The major phosphosphingolipids of mammals are sphingomyelins, whereas insects contain mainly ceramide phosphoethanolamines and fungi have phytoceramide phosphoinositols and mannose-containing headgroups. The glycosphingolipids are a diverse family of molecules composed of one or more sugar residues linked via a glycosidic bond to the sphingoid base. Examples of these are the simple and complex glycosphingolipids such as cerebrosides and gangliosides.

Sterols

Sterols, such as cholesterol and its derivatives, are an important component of membrane lipids, along with the glycerophospholipids and sphingomyelins. Other examples of sterols are the bile acids and their conjugates, which in mammals are oxidized derivatives of cholesterol and are synthesized in the liver. The plant equivalents are the phytosterols, such as β-sitosterol, stigmasterol, and brassicasterol; the latter compound is also used as a biomarker for algal growth. The predominant sterol in fungal cell membranes is ergosterol.

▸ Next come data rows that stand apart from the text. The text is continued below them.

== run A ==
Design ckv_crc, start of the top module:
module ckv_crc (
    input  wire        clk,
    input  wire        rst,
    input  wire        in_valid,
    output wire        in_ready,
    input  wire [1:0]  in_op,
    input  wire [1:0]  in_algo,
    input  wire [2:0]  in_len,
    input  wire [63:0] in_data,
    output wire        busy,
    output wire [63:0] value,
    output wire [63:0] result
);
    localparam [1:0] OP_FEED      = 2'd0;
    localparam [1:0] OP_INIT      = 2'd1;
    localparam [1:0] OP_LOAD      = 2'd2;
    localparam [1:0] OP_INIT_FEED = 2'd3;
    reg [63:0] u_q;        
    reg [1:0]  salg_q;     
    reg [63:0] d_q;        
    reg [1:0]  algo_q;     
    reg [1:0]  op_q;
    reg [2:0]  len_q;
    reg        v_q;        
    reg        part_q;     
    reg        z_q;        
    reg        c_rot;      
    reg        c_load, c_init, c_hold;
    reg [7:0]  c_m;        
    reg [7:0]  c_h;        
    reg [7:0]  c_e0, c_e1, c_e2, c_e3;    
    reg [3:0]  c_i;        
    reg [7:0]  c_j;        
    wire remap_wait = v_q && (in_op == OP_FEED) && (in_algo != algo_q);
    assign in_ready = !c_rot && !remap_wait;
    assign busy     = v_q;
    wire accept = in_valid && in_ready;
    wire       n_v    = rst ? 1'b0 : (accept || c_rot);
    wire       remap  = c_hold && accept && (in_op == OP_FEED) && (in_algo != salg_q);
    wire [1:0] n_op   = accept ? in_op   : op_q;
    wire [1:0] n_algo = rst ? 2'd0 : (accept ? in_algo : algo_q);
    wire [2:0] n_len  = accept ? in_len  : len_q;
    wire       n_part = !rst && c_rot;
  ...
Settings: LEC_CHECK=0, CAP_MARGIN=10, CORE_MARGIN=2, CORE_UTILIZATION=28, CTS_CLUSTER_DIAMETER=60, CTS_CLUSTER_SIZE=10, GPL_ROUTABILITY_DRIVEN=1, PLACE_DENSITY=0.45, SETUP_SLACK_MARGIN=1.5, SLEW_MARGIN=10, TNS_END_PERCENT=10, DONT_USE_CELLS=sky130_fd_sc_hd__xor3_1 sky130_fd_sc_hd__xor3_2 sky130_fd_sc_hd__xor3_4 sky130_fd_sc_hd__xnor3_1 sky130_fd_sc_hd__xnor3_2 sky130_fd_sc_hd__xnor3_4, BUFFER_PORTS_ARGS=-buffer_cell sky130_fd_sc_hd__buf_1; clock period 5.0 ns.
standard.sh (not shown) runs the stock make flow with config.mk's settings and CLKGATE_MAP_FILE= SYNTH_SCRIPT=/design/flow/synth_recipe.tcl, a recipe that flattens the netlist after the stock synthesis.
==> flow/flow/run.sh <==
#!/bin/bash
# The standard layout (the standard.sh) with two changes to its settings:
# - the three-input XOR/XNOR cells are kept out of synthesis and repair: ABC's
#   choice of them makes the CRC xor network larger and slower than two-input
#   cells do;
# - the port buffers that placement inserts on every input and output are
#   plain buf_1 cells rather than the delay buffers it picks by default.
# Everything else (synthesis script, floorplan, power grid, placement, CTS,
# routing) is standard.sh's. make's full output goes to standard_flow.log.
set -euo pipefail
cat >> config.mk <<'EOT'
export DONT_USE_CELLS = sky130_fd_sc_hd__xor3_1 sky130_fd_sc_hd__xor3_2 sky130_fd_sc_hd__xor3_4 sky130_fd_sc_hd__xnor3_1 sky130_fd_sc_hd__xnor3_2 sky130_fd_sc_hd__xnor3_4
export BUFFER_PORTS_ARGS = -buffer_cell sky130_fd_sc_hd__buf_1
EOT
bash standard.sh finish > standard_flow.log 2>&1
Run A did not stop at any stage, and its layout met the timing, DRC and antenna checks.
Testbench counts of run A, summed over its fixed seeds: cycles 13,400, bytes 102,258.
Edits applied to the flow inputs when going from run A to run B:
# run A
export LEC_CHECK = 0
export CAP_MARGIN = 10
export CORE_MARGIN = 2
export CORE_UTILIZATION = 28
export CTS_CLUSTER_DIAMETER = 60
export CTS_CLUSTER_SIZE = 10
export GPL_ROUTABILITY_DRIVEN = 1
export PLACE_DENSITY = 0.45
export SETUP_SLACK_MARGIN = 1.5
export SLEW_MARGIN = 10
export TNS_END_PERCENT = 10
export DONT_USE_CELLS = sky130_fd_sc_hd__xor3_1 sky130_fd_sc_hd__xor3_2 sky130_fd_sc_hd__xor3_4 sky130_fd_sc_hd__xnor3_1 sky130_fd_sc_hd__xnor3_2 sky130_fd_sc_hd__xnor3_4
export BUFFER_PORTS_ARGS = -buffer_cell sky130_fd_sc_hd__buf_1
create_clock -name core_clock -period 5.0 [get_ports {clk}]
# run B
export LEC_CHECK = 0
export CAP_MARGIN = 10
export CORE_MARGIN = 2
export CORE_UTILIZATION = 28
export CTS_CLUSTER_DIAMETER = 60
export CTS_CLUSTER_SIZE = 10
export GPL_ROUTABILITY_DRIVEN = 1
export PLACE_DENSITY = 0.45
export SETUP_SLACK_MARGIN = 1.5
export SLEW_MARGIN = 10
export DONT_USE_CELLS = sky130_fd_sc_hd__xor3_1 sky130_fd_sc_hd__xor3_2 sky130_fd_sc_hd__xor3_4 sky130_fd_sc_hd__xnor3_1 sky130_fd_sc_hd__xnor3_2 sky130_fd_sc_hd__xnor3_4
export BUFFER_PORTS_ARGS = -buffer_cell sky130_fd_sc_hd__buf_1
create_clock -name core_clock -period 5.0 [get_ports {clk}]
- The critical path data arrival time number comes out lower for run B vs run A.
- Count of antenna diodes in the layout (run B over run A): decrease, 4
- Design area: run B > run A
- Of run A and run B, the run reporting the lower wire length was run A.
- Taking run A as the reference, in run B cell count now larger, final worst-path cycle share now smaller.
This design comes from an exercise in tuning for small area, a short achievable clock period and few clock cycles per item on the open sky130 flow, not from production work.
At most, simulation tests tie the RTL to the original design; equivalence was not proved.

// cry_sha256
module cry_sha256 (
    input  wire         clk,
    input  wire         rst,
    input  wire         in_valid,
    output wire         in_ready,
    input  wire         in_first,
    input  wire [31:0]  in_data,
    output wire         out_valid,
    output wire [255:0] digest
);
Size: ~5,300 cells after synthesis, ~1,100 flip-flops, roughly 290 I/O pins.
==> flow/config.mk <==
export PLATFORM = sky130hd
export DESIGN_NAME = cry_sha256
export DESIGN_NICKNAME = cry_sha256
export VERILOG_FILES = /design/flow/design.v
export SDC_FILE = /design/flow/constraint.sdc
export NUM_CORES = 4
export LEC_CHECK = 0
export CAP_MARGIN = 20
export CORE_MARGIN = 2
export CORE_UTILIZATION = 60
export CTS_CLUSTER_DIAMETER = 70
export CTS_CLUSTER_SIZE = 25
export PLACE_DENSITY = 0.75
export SETUP_SLACK_MARGIN = 5
export SLEW_MARGIN = 20
export TNS_END_PERCENT = 0
==> flow/constraint.sdc <==
create_clock -name core_clock -period 10.0 [get_ports {clk}]
set_input_delay 2.0000 -clock core_clock [delete_from_list [all_inputs] [get_ports {clk}]]
set_output_delay 2.0000 -clock core_clock [all_outputs]
set_load 0.01 [all_outputs]
standard.sh (not shown) runs the stock make flow with config.mk's settings and CLKGATE_MAP_FILE= SYNTH_SCRIPT=/design/flow/synth_recipe.tcl, a recipe that flattens the netlist after the stock synthesis.
==> flow/flow/run.sh <==
#!/bin/bash
# The standard layout (ORFS, standard synthesis), except that the port
# buffers are plain sky130_fd_sc_hd__buf_1 cells rather than the delay
# buffers buffer_ports picks by default. make's output goes to
# flow_standard.log; each ORFS step keeps its own log under orfs/logs/.
set -euo pipefail
bash standard.sh "BUFFER_PORTS_ARGS=-buffer_cell sky130_fd_sc_hd__buf_1" finish > flow_standard.log 2>&1
The baseline produced a clean layout.
Testbench counts at the start, summed over its fixed seeds: cycles 81,952, blocks 1,280.
Change:
- TNS_END_PERCENT: 0 -> not set
The changed run completed without violations.
Worst hold slack degrades by 0.040 ns.
Fmax climbs by 0.88%.
Worst setup slack gains 0.044 ns.
Change:
==> flow/run.sh (new file) <==
#!/bin/bash
# synth_recipe.tcl (not shown) runs the flow's synth.tcl, then flattens the netlist and writes it again
# the make line also repeats each setting of config.mk as NAME=value (left out here)
make -C /OpenROAD-flow-scripts/flow DESIGN_CONFIG=/design/flow/config.mk WORK_HOME=/design/flow/orfs CLKGATE_MAP_FILE= SYNTH_SCRIPT=/design/flow/synth_recipe.tcl finish
removed: flow/flow/run.sh
removed: flow/standard.sh
Result: Worst hold slack is better by 0.021 ns. Worst setup slack is worse by 0.14 ns. Critical path depth came out lower by 3. Register-to-register slack is worse by 0.14 ns.
Change:
==> flow/flow/run.sh (new file) <==
#!/bin/bash
# The standard layout (ORFS, standard synthesis), except that the port
# buffers are plain sky130_fd_sc_hd__buf_1 cells rather than the delay
# buffers buffer_ports picks by default. make's output goes to
# flow_standard.log; each ORFS step keeps its own log under orfs/logs/.
set -euo pipefail
bash standard.sh "BUFFER_PORTS_ARGS=-buffer_cell sky130_fd_sc_hd__buf_1" finish > flow_standard.log 2>&1
==> flow/standard.sh (new file) <==
#!/bin/bash
# synth_recipe.tcl (not shown) runs the flow's synth.tcl, then flattens the netlist and writes it again
# the make line also repeats each setting of config.mk as NAME=value (left out here)
make -C /OpenROAD-flow-scripts/flow DESIGN_CONFIG=/design/flow/config.mk WORK_HOME=/design/flow/orfs CLKGATE_MAP_FILE= SYNTH_SCRIPT=/design/flow/synth_recipe.tcl "${@:-finish}"
- CORE_UTILIZATION: 60 -> 70
- PLACE_DENSITY: 0.75 -> 0.85
removed: flow/run.sh
- The changed run went through all stages and came out clean
- die area falls by 14%
- sequential share of layout area grows by 1.6 points
- design area went down by 3.9%
- final cell count came out lower by 2.2%
- first-iteration DRC count grows by 40%
- clock-buffer cell count rose by 1
- maximum frequency fell by 2.0%
- flip-flop and latch count does not change


cry_sha256, a different RTL version from the one above (not shown whole).
Size in the first run: roughly 5300 cells after synthesis, about 290 I/O pins.
clock: 10.0 ns
lec_check: 0
cap_margin: 20
core_margin: 2
core_utilization: 40
place_density: 0.6
setup_slack_margin: 5
slew_margin: 20
run.sh (not shown) runs the stock make flow with config.mk's settings and CLKGATE_MAP_FILE= SYNTH_SCRIPT=/design/flow/synth_recipe.tcl, a recipe that flattens the netlist after the stock synthesis.
Stock flow here: none of the scripts above is used.
Testbench counts at the start, summed over its fixed seeds: cycles 81,960, blocks 1,280.
Then changed:
CORE_UTILIZATION = 60   (was 40)
CTS_CLUSTER_DIAMETER = 70   (was not set)
CTS_CLUSTER_SIZE = 25   (was not set)
PLACE_DENSITY = 0.75   (was 0.6)
Outcome: Worst setup slack improves by 33 ps. Clock skew shrinks by 34 ps. Sequential share of layout area goes up by 1.6 points.


## red
cry_sha256, a different RTL version from the one above (not shown whole).
Size: about 5100 cells after synthesis, ~58000 um^2 of cells after synthesis.
Design cry_sha256, start of the top module:
module cry_sha256 (
    input  wire         clk,
    input  wire         rst,
    input  wire         in_valid,
    output wire         in_ready,
    input  wire         in_first,
    input  wire [31:0]  in_data,
    output wire         out_valid,
    output wire [255:0] digest
);
export LEC_CHECK = 0
export ABC_CLOCK_PERIOD_IN_PS = 3500
export CAP_MARGIN = 20
export CORE_MARGIN = 2
export CORE_UTILIZATION = 40
export PLACE_DENSITY = 0.6
export SETUP_SLACK_MARGIN = 5
export SLEW_MARGIN = 20
create_clock -name core_clock -period 10.0 [get_ports {clk}]
diff inputs: red => blue
Settings: a deleted ABC_CLOCK_PERIOD_IN_PS that had been 3500; a deleted SETUP_SLACK_MARGIN that had been 5.
### Flow results
Having completed the whole flow, blue delivered a layout that passed the timing, DRC and antenna checks. Multi-input gate share of the layout cell area in blue vs red: down 0.28 points. Summary — final critical-path setup slack, blue relative to red: lower, by 1.27 ns. Per the comparison of blue with red, critical path required time has remained practically unchanged; initial core utilization has remained practically unchanged; routed wire length has decreased.
No run of this note included a check of the RTL's function; only the layout flow was run.


v6:
cry_sha256, a different RTL version from the one above (not shown whole).
Size in the first run: roughly 5,300 cells after synthesis, about 1,100 flip-flops, about 290 I/O pins, ~0.050 mm2 of cells after synthesis.
## cry_sha256
module cry_sha256 (
    input  wire         clk,
    input  wire         rst,
    input  wire         in_valid,
    output wire         in_ready,
    input  wire         in_first,
    input  wire [31:0]  in_data,
    output wire         out_valid,
    output wire [255:0] digest
);
==> flow/config.mk <==
export PLATFORM = sky130hd
export DESIGN_NAME = cry_sha256
export DESIGN_NICKNAME = cry_sha256
export VERILOG_FILES = /design/flow/design.v
export SDC_FILE = /design/flow/constraint.sdc
export NUM_CORES = 4
export LEC_CHECK = 0
export CAP_MARGIN = 20
export CORE_MARGIN = 2
export CORE_UTILIZATION = 60
export CTS_CLUSTER_DIAMETER = 70
export CTS_CLUSTER_SIZE = 25
export PLACE_DENSITY = 0.75
export SETUP_SLACK_MARGIN = 5
export SLEW_MARGIN = 20
==> flow/constraint.sdc <==
create_clock -name core_clock -period 10.0 [get_ports {clk}]
set_input_delay 2.0000 -clock core_clock [delete_from_list [all_inputs] [get_ports {clk}]]
set_output_delay 2.0000 -clock core_clock [all_outputs]
set_load 0.01 [all_outputs]
standard.sh (not shown) runs the stock make flow with config.mk's settings and CLKGATE_MAP_FILE= SYNTH_SCRIPT=/design/flow/synth_recipe.tcl, a recipe that flattens the netlist after the stock synthesis.
==> flow/flow/run.sh <==
#!/bin/bash
# The standard layout (ORFS, standard synthesis), except that the port
# buffers are plain sky130_fd_sc_hd__buf_1 cells rather than the delay
# buffers buffer_ports picks by default. make's output goes to
# flow_standard.log; each ORFS step keeps its own log under orfs/logs/.
set -euo pipefail
bash standard.sh "BUFFER_PORTS_ARGS=-buffer_cell sky130_fd_sc_hd__buf_1" finish > flow_standard.log 2>&1
Relative to v6, the following input files were edited for v7:
==> flow/run.sh (new file) <==
#!/bin/bash
# synth_recipe.tcl (not shown) runs the flow's synth.tcl, then flattens the netlist and writes it again
# the make line also repeats each setting of config.mk as NAME=value (left out here)
make -C /OpenROAD-flow-scripts/flow DESIGN_CONFIG=/design/flow/config.mk WORK_HOME=/design/flow/orfs CLKGATE_MAP_FILE= SYNTH_SCRIPT=/design/flow/synth_recipe.tcl finish
removed: flow/flow/run.sh
removed: flow/standard.sh
## What came out
When v7 is measured against v6, its utilization turns out 2.3 points higher. Shortest clock period the worst path allows after layout on v7 is behind v6. v7 ended up with a higher buffer count excluding the clock tree in the final layout than v6 did. Diff v6 -> v7: largest stage delay on the critical path dropped 0.02 ns, number of fill cells in the layout lost 320, final-layout non-clock buffer area share went up.
Function was not checked in any run of this note: the RTL went through the layout flow alone.

[separate check: timing with driven ports]
In the flow no input, the clock included, has a driving cell. The finished layouts below were timed again as built, in two steps. Step 1, drivers: a clkbuf_16 drives clk and a buf_2 each remaining input, both assumed. Step 2, shift: input delay + t, output delay - t, t = (earliest + latest rising clock arrival at the registers) / 2. This alone moves slack from input paths to output paths. Slacks: ideal ports / drivers / drivers and shift; pairs: ideal ports / drivers.
run	t (ns)	slack for setup (ns)	worst setup path after step 2	latest minus earliest clock arrival (ns)	pins driven straight from the clock port
the first run of note 1	0.744	4.927 / 4.927 / 4.389	input to register	0.065 / 0.066	1
the second run of note 1	0.744	4.971 / 4.971 / 4.426	input to register	0.080 / 0.080	1
the third run of note 1	0.757	4.834 / 4.834 / 4.539	input to register	0.063 / 0.062	1
the fourth run of note 1	0.768	4.731 / 4.731 / 4.356	input to register	0.071 / 0.071	1
the first run of note 2	0.816	4.978 / 4.978 / 4.355	input to register	0.095 / 0.095	1
the second run of note 2	0.757	5.012 / 5.012 / 4.396	input to register	0.060 / 0.060	1
red	0.833	4.776 / 4.776 / 4.470	input to register	0.089 / 0.088	1
blue	0.841	3.504 / 3.548 / 2.708	input to register	0.068 / 0.069	1
v6	0.734	4.825 / 4.825 / 4.558	input to register	0.094 / 0.094	1
v7	0.735	4.798 / 4.798 / 4.370	input to register	0.074 / 0.074	1
After both steps setup and hold are still met in every run listed. The setup slack of blue, which loses most, moves by +0.044 ns with the drivers and by -0.796 ns with both steps.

Sterols are steroids in which one of the hydrogen atoms is substituted with a hydroxyl group, at position 3 in the carbon chain. They have in common with steroids the same fused four-ring core structure. Steroids have different biological roles as hormones and signaling molecules. The eighteen-carbon steroids include the estrogen family whereas the C19 steroids comprise the androgens such as testosterone and androsterone. The C21 subclass includes the progestogens as well as the glucocorticoids and mineralocorticoids. The secosteroids, comprising various forms of vitamin D, are characterized by cleavage of the B ring of the core structure.